╭─ MATERIAL FOR THIS EXERCISE
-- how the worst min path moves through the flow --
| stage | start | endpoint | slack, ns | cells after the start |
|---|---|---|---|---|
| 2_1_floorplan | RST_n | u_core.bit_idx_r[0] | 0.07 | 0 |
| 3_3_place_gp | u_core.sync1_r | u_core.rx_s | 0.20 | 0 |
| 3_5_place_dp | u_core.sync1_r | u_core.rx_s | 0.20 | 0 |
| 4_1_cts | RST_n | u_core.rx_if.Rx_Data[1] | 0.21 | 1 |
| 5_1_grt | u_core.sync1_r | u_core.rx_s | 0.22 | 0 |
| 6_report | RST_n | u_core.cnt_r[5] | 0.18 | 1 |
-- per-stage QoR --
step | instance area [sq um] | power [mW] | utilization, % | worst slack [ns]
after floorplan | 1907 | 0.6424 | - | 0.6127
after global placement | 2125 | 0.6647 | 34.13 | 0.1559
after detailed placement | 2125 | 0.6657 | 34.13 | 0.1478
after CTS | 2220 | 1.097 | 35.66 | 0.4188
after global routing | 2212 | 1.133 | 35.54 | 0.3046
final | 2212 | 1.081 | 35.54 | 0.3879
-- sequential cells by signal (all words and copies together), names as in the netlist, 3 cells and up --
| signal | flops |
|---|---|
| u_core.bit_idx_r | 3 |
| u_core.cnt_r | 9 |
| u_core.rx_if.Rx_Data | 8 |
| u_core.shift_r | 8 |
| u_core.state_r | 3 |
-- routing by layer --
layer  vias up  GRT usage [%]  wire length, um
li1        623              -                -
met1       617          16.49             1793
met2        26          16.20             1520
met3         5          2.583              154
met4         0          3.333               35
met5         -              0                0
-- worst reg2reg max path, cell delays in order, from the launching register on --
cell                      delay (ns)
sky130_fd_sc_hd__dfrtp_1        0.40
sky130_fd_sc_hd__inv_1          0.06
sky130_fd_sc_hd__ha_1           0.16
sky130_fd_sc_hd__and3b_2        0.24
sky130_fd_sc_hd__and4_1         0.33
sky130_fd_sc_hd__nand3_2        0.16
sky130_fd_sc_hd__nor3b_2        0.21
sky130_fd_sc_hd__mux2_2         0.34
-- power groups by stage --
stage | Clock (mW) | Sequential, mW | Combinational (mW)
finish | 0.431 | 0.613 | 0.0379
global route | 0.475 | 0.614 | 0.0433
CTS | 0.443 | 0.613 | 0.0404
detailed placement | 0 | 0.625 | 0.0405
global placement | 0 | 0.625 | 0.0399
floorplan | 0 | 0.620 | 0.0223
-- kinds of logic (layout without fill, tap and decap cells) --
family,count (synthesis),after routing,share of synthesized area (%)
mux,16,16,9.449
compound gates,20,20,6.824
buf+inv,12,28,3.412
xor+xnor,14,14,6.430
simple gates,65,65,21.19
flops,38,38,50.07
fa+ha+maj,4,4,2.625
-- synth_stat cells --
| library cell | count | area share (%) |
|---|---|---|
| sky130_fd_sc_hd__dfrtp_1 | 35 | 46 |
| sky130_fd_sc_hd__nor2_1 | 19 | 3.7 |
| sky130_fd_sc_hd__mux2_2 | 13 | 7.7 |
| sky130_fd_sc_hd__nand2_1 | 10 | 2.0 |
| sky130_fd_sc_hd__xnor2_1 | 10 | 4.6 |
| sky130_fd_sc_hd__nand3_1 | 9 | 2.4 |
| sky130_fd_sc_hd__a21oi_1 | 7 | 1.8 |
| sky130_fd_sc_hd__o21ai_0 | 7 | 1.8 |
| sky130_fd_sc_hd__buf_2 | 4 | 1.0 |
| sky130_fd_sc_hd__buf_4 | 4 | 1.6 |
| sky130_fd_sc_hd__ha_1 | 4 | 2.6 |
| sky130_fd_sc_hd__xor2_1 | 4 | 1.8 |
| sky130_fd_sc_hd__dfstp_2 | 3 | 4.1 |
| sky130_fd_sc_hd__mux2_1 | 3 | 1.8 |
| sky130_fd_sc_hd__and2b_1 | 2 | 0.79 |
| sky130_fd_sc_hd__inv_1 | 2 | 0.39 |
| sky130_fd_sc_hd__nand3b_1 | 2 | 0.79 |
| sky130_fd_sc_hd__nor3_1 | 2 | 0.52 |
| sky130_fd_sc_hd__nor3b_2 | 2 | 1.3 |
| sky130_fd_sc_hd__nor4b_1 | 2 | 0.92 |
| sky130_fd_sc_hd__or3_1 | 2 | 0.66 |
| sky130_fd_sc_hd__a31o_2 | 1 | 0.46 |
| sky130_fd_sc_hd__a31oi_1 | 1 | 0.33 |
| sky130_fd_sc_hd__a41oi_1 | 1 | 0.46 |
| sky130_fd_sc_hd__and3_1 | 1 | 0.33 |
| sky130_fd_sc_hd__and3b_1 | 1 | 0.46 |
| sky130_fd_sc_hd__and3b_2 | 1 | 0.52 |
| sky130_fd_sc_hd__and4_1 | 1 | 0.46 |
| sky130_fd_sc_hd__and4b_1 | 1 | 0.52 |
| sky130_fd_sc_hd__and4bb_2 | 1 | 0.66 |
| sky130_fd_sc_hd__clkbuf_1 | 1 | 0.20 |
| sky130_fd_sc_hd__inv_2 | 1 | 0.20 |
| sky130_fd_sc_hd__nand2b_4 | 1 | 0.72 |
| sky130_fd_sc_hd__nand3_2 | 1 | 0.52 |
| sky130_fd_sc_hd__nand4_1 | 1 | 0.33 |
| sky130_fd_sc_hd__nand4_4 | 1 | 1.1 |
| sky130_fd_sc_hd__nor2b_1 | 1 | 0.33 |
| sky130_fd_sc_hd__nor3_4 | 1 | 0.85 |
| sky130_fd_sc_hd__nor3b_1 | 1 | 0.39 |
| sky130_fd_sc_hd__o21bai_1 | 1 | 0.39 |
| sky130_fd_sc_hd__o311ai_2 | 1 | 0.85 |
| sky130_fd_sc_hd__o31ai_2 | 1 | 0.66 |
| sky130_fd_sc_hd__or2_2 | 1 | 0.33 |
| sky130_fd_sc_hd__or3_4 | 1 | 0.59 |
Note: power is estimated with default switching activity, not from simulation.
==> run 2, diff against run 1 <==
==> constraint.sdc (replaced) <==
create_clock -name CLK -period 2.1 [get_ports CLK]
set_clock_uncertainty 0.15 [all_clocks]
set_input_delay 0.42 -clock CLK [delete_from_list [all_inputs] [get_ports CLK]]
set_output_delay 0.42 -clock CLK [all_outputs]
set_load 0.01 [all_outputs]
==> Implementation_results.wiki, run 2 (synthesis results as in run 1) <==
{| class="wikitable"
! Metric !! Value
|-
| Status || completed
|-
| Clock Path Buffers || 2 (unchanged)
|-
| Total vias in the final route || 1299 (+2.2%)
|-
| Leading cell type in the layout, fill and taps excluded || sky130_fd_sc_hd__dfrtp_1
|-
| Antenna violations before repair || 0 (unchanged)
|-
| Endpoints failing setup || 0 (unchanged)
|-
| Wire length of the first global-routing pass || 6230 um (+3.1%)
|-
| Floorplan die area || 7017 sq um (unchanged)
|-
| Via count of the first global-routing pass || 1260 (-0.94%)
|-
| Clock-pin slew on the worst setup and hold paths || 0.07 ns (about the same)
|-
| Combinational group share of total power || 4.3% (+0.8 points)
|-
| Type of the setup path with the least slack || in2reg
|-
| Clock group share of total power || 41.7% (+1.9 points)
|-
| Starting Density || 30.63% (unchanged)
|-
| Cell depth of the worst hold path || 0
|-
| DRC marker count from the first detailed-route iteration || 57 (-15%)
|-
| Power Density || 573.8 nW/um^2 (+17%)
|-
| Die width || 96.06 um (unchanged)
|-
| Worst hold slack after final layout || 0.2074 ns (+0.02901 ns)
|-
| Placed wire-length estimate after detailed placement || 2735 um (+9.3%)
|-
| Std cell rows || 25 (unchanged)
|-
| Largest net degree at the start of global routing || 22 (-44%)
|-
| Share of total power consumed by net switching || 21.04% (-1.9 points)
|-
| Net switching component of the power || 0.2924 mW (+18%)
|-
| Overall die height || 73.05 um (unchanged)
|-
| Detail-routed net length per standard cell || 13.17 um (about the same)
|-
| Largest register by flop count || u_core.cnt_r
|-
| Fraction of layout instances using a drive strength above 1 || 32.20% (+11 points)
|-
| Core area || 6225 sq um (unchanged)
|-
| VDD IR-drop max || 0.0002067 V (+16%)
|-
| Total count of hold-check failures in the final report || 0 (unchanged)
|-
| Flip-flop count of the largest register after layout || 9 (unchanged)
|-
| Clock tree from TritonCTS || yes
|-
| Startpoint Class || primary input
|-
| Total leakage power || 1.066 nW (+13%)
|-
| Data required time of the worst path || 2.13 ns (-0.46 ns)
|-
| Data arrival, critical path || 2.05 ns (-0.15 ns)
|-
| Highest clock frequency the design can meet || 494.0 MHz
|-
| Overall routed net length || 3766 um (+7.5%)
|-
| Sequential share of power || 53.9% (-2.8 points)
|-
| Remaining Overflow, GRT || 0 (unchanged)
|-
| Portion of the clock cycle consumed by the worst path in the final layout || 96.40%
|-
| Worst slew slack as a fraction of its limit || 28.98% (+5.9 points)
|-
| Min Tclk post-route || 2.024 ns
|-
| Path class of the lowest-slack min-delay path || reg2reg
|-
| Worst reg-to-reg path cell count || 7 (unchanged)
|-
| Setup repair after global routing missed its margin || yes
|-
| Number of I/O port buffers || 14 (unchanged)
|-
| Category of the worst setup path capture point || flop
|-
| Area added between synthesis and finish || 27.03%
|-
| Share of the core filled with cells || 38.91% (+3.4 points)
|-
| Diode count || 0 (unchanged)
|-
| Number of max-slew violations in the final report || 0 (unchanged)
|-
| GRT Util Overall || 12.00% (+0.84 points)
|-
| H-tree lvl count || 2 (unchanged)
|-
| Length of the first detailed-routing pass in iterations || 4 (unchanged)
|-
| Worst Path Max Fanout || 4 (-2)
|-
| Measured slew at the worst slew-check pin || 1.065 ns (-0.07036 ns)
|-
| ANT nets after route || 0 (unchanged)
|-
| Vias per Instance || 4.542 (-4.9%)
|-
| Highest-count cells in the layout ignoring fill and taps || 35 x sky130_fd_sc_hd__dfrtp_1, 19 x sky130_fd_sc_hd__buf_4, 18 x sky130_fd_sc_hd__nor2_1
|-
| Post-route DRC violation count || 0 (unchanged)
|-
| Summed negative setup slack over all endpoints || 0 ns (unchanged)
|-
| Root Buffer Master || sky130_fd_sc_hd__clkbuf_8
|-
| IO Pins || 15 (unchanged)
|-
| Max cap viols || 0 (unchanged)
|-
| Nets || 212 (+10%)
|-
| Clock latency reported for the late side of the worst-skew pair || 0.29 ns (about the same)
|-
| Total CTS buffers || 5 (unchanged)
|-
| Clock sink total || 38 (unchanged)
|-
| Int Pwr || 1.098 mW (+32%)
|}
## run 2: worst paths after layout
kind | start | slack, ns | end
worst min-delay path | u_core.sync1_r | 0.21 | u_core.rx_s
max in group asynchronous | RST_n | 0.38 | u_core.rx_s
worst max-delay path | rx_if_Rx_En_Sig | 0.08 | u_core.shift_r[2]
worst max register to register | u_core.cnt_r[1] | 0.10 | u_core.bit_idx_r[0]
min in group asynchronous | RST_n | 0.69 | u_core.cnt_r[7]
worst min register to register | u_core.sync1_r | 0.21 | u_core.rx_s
$ cat src/rtl/div_issue_ctrl.sv
// Issue controller for a fixed-latency signed 8-bit divider: registers operands,
// tracks in-flight requests with a tag pipeline and buffers results in a credit-guarded FWFT FIFO.
module div_issue_ctrl #(
    parameter int LAT   = 4,
    parameter int DEPTH = 4
) (
    input  logic       clk,
    input  logic       rst_n,
    input  logic       req_valid,
    output logic       req_ready,
    input  logic [7:0] req_dividend,
    input  logic [7:0] req_divisor,
    output logic [7:0] dividend,
    output logic [7:0] divisor,
    input  logic [7:0] quotient,
    input  logic [7:0] reminder,
    output logic       rsp_valid,
    input  logic       rsp_ready,
    output logic [7:0] rsp_quotient,
    output logic [7:0] rsp_reminder,
    output logic       rsp_dz
);

    localparam int CW = $clog2(DEPTH + 1);
    localparam int PW = $clog2(DEPTH);
    localparam logic [CW-1:0] DEPTH_C  = CW'(DEPTH);
    localparam logic [PW-1:0] PTR_LAST = PW'(DEPTH - 1);

    logic [LAT-1:0] r_tag_valid;
    logic [LAT-1:0] r_tag_dz;
    logic [CW-1:0]  r_count;
    logic [CW-1:0]  r_occ;
    logic [PW-1:0]  r_wr_ptr;
    logic [PW-1:0]  r_rd_ptr;
    logic [16:0]    r_mem [DEPTH];

    logic        w_accept;
    logic        w_pop;
    logic        w_push;
    logic [16:0] w_push_data;
    logic [16:0] w_head;

    // Credits cover both in-flight tags and stored entries, so a push always finds room.
    assign req_ready   = (r_count < DEPTH_C);
    assign w_accept    = req_valid && req_ready;
    assign rsp_valid   = (r_occ != '0);
    assign w_pop       = rsp_valid && rsp_ready;
    assign w_push      = r_tag_valid[LAT-1];
    assign w_push_data = r_tag_dz[LAT-1] ? {16'h0000, 1'b1} : {quotient, reminder, 1'b0};
    assign w_head      = r_mem[r_rd_ptr];

    assign rsp_quotient = rsp_valid ? w_head[16:9] : 8'h00;
    assign rsp_reminder = rsp_valid ? w_head[8:1]  : 8'h00;
    assign rsp_dz       = rsp_valid ? w_head[0]    : 1'b0;

    function automatic logic [PW-1:0] ptr_inc(input logic [PW-1:0] p);
        return (p == PTR_LAST) ? '0 : p + PW'(1);
    endfunction

    always_ff @(posedge clk) begin
        if (!rst_n) begin
            dividend    <= 8'h00;
            divisor     <= 8'h00;
            r_tag_valid <= '0;
            r_tag_dz    <= '0;
        end else begin
            if (w_accept) begin
                dividend <= req_dividend;
                divisor  <= req_divisor;
            end
            r_tag_valid[0] <= w_accept;
            r_tag_dz[0]    <= w_accept && (req_divisor == 8'h00);
            for (int i = 1; i < LAT; i++) begin
                r_tag_valid[i] <= r_tag_valid[i-1];
                r_tag_dz[i]    <= r_tag_dz[i-1];
            end
        end
    end

    always_ff @(posedge clk) begin
        if (!rst_n) begin
            r_count  <= '0;
            r_occ    <= '0;
            r_wr_ptr <= '0;
            r_rd_ptr <= '0;
        end else begin
            case ({w_accept, w_pop})
                2'b10:   r_count <= r_count + CW'(1);
                2'b01:   r_count <= r_count - CW'(1);
                default: r_count <= r_count;
            endcase
            case ({w_push, w_pop})
                2'b10:   r_occ <= r_occ + CW'(1);
                2'b01:   r_occ <= r_occ - CW'(1);
                default: r_occ <= r_occ;
            endcase
            if (w_push) begin
                r_wr_ptr <= ptr_inc(r_wr_ptr);
            end
            if (w_pop) begin
                r_rd_ptr <= ptr_inc(r_rd_ptr);
            end
        end
    end

    always_ff @(posedge clk) begin
        if (w_push) begin
            r_mem[r_wr_ptr] <= w_push_data;
        end
    end

endmodule
$ cat config.mk
export PLATFORM = sky130hd
export DESIGN_NAME = div_issue_ctrl
export DESIGN_NICKNAME = d
export VERILOG_FILES = /design/src/rtl/div_issue_ctrl.sv
export SDC_FILE = /design/constraint.sdc
export NUM_CORES = 1
export LEC_CHECK = 0
export BUFFER_PORTS_ARGS = -buffer_cell sky130_fd_sc_hd__buf_2
export CAP_MARGIN = 10
export CELL_PAD_IN_SITES_DETAIL_PLACEMENT = 1
export CELL_PAD_IN_SITES_GLOBAL_PLACEMENT = 1
export CORE_MARGIN = 10
export CORE_UTILIZATION = 41
export DETAILED_ROUTE_END_ITERATION = 16
export PLACE_DENSITY = 0.75
export SLEW_MARGIN = 20
export SYNTH_ARGS = -nofsm -noshare
export SYNTH_HDL_FRONTEND = slang
export SYNTH_SLANG_ARGS = --single-unit
$ cat constraint.sdc
create_clock -name clk -period 2 [get_ports clk]
set_input_delay 0.3 -clock clk [delete_from_list [all_inputs] [get_ports clk]]
set_output_delay 0.3 -clock clk [all_outputs]
set_load 0.01 [all_outputs]
==> report_table.html <==
<table>
<tr><th>Metric</th><th>Value</th></tr>
<tr><th colspan="2">STA</th></tr>
<tr><td>Max frequency</td><td>494 MHz</td></tr>
<tr><td>Pins Over Slew Limit</td><td>0</td></tr>
<tr><td>Transition time at the pin with the least slew margin</td><td>910 ps</td></tr>
<tr><td>Final clock period utilization by the worst path</td><td>1.01</td></tr>
<tr><td>Hold Violations, Final</td><td>0</td></tr>
<tr><td>Time the final worst path needs with I/O delays and setup</td><td>2030 ps</td></tr>
<tr><td>Post-route clock skew</td><td>16.7 ps</td></tr>
<tr><td>Relative slew margins</td><td>0.394</td></tr>
<tr><td>Final setup viols</td><td>7</td></tr>
<tr><td>Worst setup slack after layout</td><td>-25.2 ps</td></tr>
<tr><td>Worst slack on hold paths</td><td>166 ps</td></tr>
<tr><td>Final sum of negative setup slack</td><td>-115 ps</td></tr>
<tr><td>Setup repair after global routing missed its margin</td><td>yes</td></tr>
<tr><th colspan="2">Power</th></tr>
<tr><td>Pwr per Cell Area</td><td>between 800 and 900 nW/um2</td></tr>
<tr><td>Static leakage</td><td>0.00188 uW</td></tr>
<tr><td>Post-layout total power</td><td>a little over 4000 uW</td></tr>
<tr><td>Peak supply drop</td><td>around 0.43 mV</td></tr>
<tr><th colspan="2">Routing</th></tr>
<tr><td>Detail-routed via count per cell</td><td>approximately 5</td></tr>
<tr><td>Final WL</td><td>8760 um</td></tr>
<tr><td>Routed vias</td><td>roughly 2,500</td></tr>
<tr><td>Residual DRC</td><td>0</td></tr>
<tr><td>WL per Instance</td><td>between 15 and 20 um</td></tr>
<tr><td>Detailed-routing iteration count for the pre-antenna-repair pass</td><td>4</td></tr>
<tr><td>Antenna Violating Nets Remaining</td><td>0</td></tr>
<tr><td>DRC marker count from the first detailed-route iteration</td><td>98</td></tr>
<tr><th colspan="2">Worst setup path</th></tr>
<tr><td>Buf+Inv Stages, Crit Path</td><td>2</td></tr>
<tr><td>Type of the worst setup path</td><td>flop to output port</td></tr>
<tr><td>Length in cells of the worst reg-to-reg path</td><td>8</td></tr>
<tr><td>Cell family contributing the most delay on the critical path</td><td>multiplexers</td></tr>
<tr><td>Required time of the critical path</td><td>1700 ps</td></tr>
<tr><td>Launching point of the worst reg2reg path</td><td>r_occ[1]</td></tr>
<tr><td>Worst reg2reg endpoint</td><td>r_count[2]</td></tr>
<tr><td>Max incr delay on CP</td><td>520 ps</td></tr>
<tr><td>List of cells traversed by the critical path</td><td>buf_12 -&gt; mux4_2 -&gt; nor2b_1 -&gt; buf_2</td></tr>
<tr><td>Cell with the biggest individual delay on the critical path</td><td>sky130_fd_sc_hd__mux4_2</td></tr>
<tr><td>Data arrival time of the critical path</td><td>1730 ps</td></tr>
<tr><td>Setup slack on the worst flop-to-flop path</td><td>180 ps</td></tr>
<tr><td>Maximum net fanout on the critical path</td><td>9</td></tr>
<tr><td>Category of the worst setup path launch point</td><td>flop</td></tr>
<tr><td>Type of destination of the critical path</td><td>output port</td></tr>
<tr><th colspan="2">Clock network</th></tr>
<tr><td>Clock transition at the registers of the reported paths</td><td>100 ps</td></tr>
<tr><td>TritonCTS buffer count</td><td>9</td></tr>
<tr><td>Sinks on the clock net</td><td>between 100 and 150</td></tr>
<tr><td>H-Tree Level Count</td><td>3</td></tr>
<tr><td>Root cell of the clock tree</td><td>sky130_fd_sc_hd__clkbuf_8</td></tr>
<tr><td>Bufs on Longest Clock Path</td><td>2</td></tr>
<tr><td>Hold bufs inserted after CTS</td><td>0</td></tr>
<tr><td>Insertion delay to the later sink of the worst-skew pair</td><td>~380 ps</td></tr>
<tr><td>CTS tree</td><td>built</td></tr>
<tr><th colspan="2">Min path</th></tr>
<tr><td>Startpoint of the tightest hold check path</td><td>req_dividend[2]</td></tr>
<tr><td>Number of instances on the worst hold path</td><td>3</td></tr>
<tr><td>Classification of the worst-slack hold path</td><td>input port to flop</td></tr>
<tr><td>End point of the worst hold path</td><td>dividend[2]</td></tr>
<tr><th colspan="2">Outcome</th></tr>
<tr><td>Outcome</td><td>finished with violations</td></tr>
<tr><td>Violated checks</td><td>setup timing</td></tr>
<tr><th colspan="2">Global route</th></tr>
<tr><td>Via count of the first global-routing pass</td><td>2,788</td></tr>
<tr><td>Global-route wire length before repair</td><td>about 14,000 um</td></tr>
<tr><td>Antenna violations before repair</td><td>1</td></tr>
<tr><td>Total congestion overflow after global routing</td><td>0</td></tr>
<tr><td>Largest net degree at the start of global routing</td><td>36</td></tr>
<tr><td>GRT Max-Usage Layer</td><td>met2</td></tr>
<tr><td>Combined global-route utilization of all metal layers</td><td>0.125</td></tr>
<tr><td>GR met3 Demand/Resource</td><td>0.0624</td></tr>
<tr><td>GR met1 Demand/Resource</td><td>0.136</td></tr>
<tr><td>GR met2 Demand/Resource</td><td>0.212</td></tr>
<tr><th colspan="2">Logic synthesis</th></tr>
<tr><td>Part of the Yosys area used for sequential elements</td><td>0.656</td></tr>
<tr><td>Post-Synthesis Cell Area</td><td>between 4000 and 5000 um2</td></tr>
<tr><td>Mean cell area of the mapped netlist</td><td>14.7 um2</td></tr>
<tr><td>Synth warnings</td><td>0</td></tr>
<tr><td>Top-area cell type share of the netlist area</td><td>0.485</td></tr>
<tr><td>Mapped Cells</td><td>286</td></tr>
<tr><td>Flip-flop and latch count after synthesis</td><td>roughly 100</td></tr>
<tr><td>Synthesized netlist net count</td><td>331</td></tr>
<tr><td>Library cell with the largest summed area after synthesis</td><td>sky130_fd_sc_hd__edfxtp_1</td></tr>
<tr><td>Synth top area cells</td><td>sky130_fd_sc_hd__edfxtp_1, sky130_fd_sc_hd__dfxtp_1, sky130_fd_sc_hd__mux4_2</td></tr>
<tr><td>Unique cell type count in the Yosys netlist</td><td>31</td></tr>
<tr><th colspan="2">Floorplan</th></tr>
<tr><td>Starting utilization of the core area</td><td>0.425</td></tr>
<tr><td>Die Y</td><td>121 um</td></tr>
<tr><td>I/O pins</td><td>71</td></tr>
<tr><td>Width of the die</td><td>121 um</td></tr>
<tr><td>Die ar.</td><td>14,700 um2</td></tr>
<tr><td>Standard cell core area</td><td>9910 um2</td></tr>
<tr><td>Standard-cell row count</td><td>36</td></tr>
<tr><th colspan="2">Cells and area</th></tr>
<tr><td># nets final</td><td>414</td></tr>
<tr><td>Area used by multi-input combinational logic</td><td>1300 um2</td></tr>
<tr><td>Filler cell count in the final layout</td><td>1,016</td></tr>
<tr><td>Area growth, synth to finish</td><td>19.1%</td></tr>
<tr><td>Top library cells by usage in the layout, fill and taps aside</td><td>sky130_fd_sc_hd__edfxtp_1, sky130_fd_sc_hd__buf_2, sky130_fd_sc_hd__nand2_1</td></tr>
<tr><td>Sequential standard cell area</td><td>2770 um2</td></tr>
<tr><td>Fraction of layout cells with a size suffix above 1</td><td>0.340</td></tr>
<tr><td>Most common cell after layout, fill and taps aside</td><td>sky130_fd_sc_hd__edfxtp_1</td></tr>
<tr><td>Ant diodes</td><td>0</td></tr>
<tr><th colspan="2">Placement</th></tr>
<tr><td>Final weighted congestion of routability-driven global placement</td><td>0.661</td></tr>
<tr><td>Half-perimeter wire length after placement</td><td>5940 um</td></tr>
<tr><td>Total of buffers placed on input and output ports</td><td>70</td></tr>
<tr><td>DP Worst Slack</td><td>24.7 ps</td></tr>
<tr><th colspan="2">Run</th></tr>
<tr><td>Max-cap violation count</td><td>0</td></tr>
</table>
╰─
▸ **DIRECTIONS FOR THIS TASK**
From the entries above, write out only the lines starting at the line that holds "sky130_fd_sc_hd__dfrtp_1 | 35 | 46 |" and ending at the line that holds "sky130_fd_sc_hd__a21oi_1 | 7 | 1.8 |", keeping both and matching them exactly.

▸ **SOLUTION TO THIS EXERCISE**
| sky130_fd_sc_hd__dfrtp_1 | 35 | 46 |
| sky130_fd_sc_hd__nor2_1 | 19 | 3.7 |
| sky130_fd_sc_hd__mux2_2 | 13 | 7.7 |
| sky130_fd_sc_hd__nand2_1 | 10 | 2.0 |
| sky130_fd_sc_hd__xnor2_1 | 10 | 4.6 |
| sky130_fd_sc_hd__nand3_1 | 9 | 2.4 |
| sky130_fd_sc_hd__a21oi_1 | 7 | 1.8 |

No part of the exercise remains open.